Your assignment:
The whole of the data is to be duplicated precisely.

---------- Data excerpts ----------

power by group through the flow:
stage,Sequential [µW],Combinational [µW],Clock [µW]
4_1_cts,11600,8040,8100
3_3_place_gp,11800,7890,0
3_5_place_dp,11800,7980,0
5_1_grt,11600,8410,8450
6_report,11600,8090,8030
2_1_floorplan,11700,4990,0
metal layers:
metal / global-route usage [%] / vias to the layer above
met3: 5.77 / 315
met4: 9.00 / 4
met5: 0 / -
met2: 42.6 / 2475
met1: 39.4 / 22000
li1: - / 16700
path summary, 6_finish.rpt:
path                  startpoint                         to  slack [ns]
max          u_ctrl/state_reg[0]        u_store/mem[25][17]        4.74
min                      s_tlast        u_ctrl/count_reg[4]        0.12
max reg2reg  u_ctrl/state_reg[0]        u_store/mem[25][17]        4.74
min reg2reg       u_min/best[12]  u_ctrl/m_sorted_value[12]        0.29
===== config.mk =====
export PLATFORM = sky130hd
export DESIGN_NAME = yuvc_regs
export DESIGN_NICKNAME = d
export VERILOG_FILES = /design/src/hdl/assert_macros.svh /design/src/hdl/yuvc_pkg.sv /design/src/hdl/yuvc_regs.sv
export SDC_FILE = /design/constraint.sdc
export NUM_CORES = 1
export LEC_CHECK = 0
export BUFFER_PORTS_ARGS = -buffer_cell sky130_fd_sc_hd__buf_2
export CAP_MARGIN = 0
export CORE_ASPECT_RATIO = 0.7
export CORE_MARGIN = 2
export CORE_UTILIZATION = 49
export CTS_CLUSTER_SIZE = 10
export DETAILED_ROUTE_END_ITERATION = 16
export GPL_TIMING_DRIVEN = 0
export PLACE_DENSITY = 0.92
export SYNTH_ARGS = -nofsm -noshare
export SYNTH_HDL_FRONTEND = slang
export SYNTH_SLANG_ARGS = --single-unit

===== constraint.sdc =====
create_clock -name aclk -period 5.42 [get_ports aclk]
set_input_delay 1.626 -clock aclk [delete_from_list [all_inputs] [get_ports aclk]]
set_output_delay 1.626 -clock aclk [all_outputs]
set_load 0.005 [all_outputs]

----------

Answer:
power by group through the flow:
stage,Sequential [µW],Combinational [µW],Clock [µW]
4_1_cts,11600,8040,8100
3_3_place_gp,11800,7890,0
3_5_place_dp,11800,7980,0
5_1_grt,11600,8410,8450
6_report,11600,8090,8030
2_1_floorplan,11700,4990,0
metal layers:
metal / global-route usage [%] / vias to the layer above
met3: 5.77 / 315
met4: 9.00 / 4
met5: 0 / -
met2: 42.6 / 2475
met1: 39.4 / 22000
li1: - / 16700
path summary, 6_finish.rpt:
path                  startpoint                         to  slack [ns]
max          u_ctrl/state_reg[0]        u_store/mem[25][17]        4.74
min                      s_tlast        u_ctrl/count_reg[4]        0.12
max reg2reg  u_ctrl/state_reg[0]        u_store/mem[25][17]        4.74
min reg2reg       u_min/best[12]  u_ctrl/m_sorted_value[12]        0.29
===== config.mk =====
export PLATFORM = sky130hd
export DESIGN_NAME = yuvc_regs
export DESIGN_NICKNAME = d
export VERILOG_FILES = /design/src/hdl/assert_macros.svh /design/src/hdl/yuvc_pkg.sv /design/src/hdl/yuvc_regs.sv
export SDC_FILE = /design/constraint.sdc
export NUM_CORES = 1
export LEC_CHECK = 0
export BUFFER_PORTS_ARGS = -buffer_cell sky130_fd_sc_hd__buf_2
export CAP_MARGIN = 0
export CORE_ASPECT_RATIO = 0.7
export CORE_MARGIN = 2
export CORE_UTILIZATION = 49
export CTS_CLUSTER_SIZE = 10
export DETAILED_ROUTE_END_ITERATION = 16
export GPL_TIMING_DRIVEN = 0
export PLACE_DENSITY = 0.92
export SYNTH_ARGS = -nofsm -noshare
export SYNTH_HDL_FRONTEND = slang
export SYNTH_SLANG_ARGS = --single-unit

===== constraint.sdc =====
create_clock -name aclk -period 5.42 [get_ports aclk]
set_input_delay 1.626 -clock aclk [delete_from_list [all_inputs] [get_ports aclk]]
set_output_delay 1.626 -clock aclk [all_outputs]
set_load 0.005 [all_outputs]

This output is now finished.